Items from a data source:
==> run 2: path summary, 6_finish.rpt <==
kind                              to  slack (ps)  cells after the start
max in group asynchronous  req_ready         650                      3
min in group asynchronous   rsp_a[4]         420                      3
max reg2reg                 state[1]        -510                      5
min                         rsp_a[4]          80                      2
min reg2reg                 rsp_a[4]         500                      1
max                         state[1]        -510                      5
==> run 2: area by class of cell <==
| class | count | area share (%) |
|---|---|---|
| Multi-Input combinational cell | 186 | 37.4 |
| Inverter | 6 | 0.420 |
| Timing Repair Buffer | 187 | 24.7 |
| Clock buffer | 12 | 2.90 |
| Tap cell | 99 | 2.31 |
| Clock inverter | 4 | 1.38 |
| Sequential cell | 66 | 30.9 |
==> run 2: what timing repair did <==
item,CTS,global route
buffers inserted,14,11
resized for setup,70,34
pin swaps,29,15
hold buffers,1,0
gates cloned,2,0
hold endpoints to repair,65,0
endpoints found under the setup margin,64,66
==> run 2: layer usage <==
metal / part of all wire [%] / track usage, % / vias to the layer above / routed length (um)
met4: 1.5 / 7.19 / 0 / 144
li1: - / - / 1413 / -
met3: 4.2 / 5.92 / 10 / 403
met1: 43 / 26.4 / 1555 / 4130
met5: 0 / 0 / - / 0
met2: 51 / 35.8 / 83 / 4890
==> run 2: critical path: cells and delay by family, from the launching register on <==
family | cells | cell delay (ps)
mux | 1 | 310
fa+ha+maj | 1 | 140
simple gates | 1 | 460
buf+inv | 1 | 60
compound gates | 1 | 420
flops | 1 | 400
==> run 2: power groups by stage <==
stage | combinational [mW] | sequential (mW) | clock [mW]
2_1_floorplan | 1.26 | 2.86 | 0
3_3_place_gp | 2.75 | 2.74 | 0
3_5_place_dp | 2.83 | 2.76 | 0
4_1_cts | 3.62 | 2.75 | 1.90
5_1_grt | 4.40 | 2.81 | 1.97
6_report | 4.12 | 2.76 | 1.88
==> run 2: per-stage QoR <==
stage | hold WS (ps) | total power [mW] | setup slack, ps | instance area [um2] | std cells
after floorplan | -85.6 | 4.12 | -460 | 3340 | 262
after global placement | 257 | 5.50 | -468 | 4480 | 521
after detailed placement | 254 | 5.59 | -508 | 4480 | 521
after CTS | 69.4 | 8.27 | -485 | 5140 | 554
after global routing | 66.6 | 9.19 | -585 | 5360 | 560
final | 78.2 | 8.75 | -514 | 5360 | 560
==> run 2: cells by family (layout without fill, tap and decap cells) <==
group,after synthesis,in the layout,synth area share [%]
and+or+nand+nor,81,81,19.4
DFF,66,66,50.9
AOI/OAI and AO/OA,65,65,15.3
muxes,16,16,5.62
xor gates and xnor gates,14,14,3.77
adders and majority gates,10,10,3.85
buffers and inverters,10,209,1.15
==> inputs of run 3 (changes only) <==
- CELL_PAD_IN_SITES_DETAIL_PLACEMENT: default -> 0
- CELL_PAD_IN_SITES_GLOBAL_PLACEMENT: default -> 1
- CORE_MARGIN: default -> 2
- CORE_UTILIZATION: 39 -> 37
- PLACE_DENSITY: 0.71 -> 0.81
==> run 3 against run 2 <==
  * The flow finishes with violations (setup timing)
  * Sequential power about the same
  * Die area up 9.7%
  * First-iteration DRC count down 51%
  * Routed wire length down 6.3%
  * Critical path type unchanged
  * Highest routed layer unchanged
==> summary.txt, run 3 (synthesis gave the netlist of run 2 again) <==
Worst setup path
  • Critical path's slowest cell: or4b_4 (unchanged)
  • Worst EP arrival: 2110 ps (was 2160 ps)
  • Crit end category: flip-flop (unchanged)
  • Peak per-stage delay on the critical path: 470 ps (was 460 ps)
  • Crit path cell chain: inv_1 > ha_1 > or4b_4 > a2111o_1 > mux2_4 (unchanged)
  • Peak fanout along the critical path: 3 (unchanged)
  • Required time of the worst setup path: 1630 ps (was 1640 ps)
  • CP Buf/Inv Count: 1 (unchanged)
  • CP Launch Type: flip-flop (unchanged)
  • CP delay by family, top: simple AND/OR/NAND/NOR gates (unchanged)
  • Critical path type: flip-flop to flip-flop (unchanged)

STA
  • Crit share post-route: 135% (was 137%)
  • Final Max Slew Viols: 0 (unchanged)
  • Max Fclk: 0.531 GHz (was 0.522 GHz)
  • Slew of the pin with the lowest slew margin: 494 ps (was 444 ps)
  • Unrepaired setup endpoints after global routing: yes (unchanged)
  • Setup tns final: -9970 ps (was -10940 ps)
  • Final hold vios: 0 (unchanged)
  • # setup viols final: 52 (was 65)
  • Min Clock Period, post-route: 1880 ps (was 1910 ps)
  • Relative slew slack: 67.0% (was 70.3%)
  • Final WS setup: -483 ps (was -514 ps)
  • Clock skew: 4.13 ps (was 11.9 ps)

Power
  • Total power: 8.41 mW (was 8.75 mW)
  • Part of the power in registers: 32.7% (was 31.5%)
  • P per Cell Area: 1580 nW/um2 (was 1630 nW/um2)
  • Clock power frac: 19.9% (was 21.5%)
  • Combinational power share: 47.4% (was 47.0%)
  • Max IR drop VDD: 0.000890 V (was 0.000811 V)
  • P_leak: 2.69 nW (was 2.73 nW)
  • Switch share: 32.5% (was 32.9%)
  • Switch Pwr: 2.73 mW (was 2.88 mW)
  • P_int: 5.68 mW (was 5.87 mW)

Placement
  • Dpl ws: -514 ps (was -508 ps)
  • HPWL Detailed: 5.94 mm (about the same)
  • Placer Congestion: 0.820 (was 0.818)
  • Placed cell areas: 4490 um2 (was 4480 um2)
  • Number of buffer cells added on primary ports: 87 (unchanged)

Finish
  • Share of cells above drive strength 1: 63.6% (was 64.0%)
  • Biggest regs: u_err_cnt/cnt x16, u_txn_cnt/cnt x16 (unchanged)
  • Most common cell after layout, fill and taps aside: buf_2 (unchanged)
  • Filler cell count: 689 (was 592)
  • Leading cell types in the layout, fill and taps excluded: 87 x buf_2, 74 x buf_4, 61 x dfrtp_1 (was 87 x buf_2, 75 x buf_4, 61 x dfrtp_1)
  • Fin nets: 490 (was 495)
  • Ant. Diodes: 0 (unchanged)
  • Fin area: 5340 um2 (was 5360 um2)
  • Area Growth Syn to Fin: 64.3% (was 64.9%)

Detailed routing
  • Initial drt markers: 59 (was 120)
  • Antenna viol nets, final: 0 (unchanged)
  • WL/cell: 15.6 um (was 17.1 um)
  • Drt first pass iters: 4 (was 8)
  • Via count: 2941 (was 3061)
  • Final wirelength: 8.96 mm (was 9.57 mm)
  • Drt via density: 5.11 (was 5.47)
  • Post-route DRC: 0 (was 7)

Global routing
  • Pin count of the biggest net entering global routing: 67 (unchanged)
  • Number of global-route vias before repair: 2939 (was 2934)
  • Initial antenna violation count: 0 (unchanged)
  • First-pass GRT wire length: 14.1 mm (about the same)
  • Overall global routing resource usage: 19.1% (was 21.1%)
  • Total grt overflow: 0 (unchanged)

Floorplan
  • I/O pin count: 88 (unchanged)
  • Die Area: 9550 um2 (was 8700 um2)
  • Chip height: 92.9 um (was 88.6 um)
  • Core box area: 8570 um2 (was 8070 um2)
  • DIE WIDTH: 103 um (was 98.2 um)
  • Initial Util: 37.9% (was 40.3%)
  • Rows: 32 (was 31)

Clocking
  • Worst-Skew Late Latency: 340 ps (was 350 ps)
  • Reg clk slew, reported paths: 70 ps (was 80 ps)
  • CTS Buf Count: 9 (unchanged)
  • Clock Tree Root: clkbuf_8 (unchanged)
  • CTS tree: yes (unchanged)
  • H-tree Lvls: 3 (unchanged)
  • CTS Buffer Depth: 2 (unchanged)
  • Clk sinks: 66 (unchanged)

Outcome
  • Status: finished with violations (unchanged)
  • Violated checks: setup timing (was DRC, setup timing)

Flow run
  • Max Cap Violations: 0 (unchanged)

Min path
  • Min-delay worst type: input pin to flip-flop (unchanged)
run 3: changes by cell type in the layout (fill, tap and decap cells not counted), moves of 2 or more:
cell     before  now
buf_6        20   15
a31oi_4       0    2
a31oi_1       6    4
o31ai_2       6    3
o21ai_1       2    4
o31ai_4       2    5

## [The task]
For every line of the records that has the word "taps" in it, make a copy.

## [Completed exercise]
  • Most common cell after layout, fill and taps aside: buf_2 (unchanged)
  • Leading cell types in the layout, fill and taps excluded: 87 x buf_2, 74 x buf_4, 61 x dfrtp_1 (was 87 x buf_2, 75 x buf_4, 61 x dfrtp_1)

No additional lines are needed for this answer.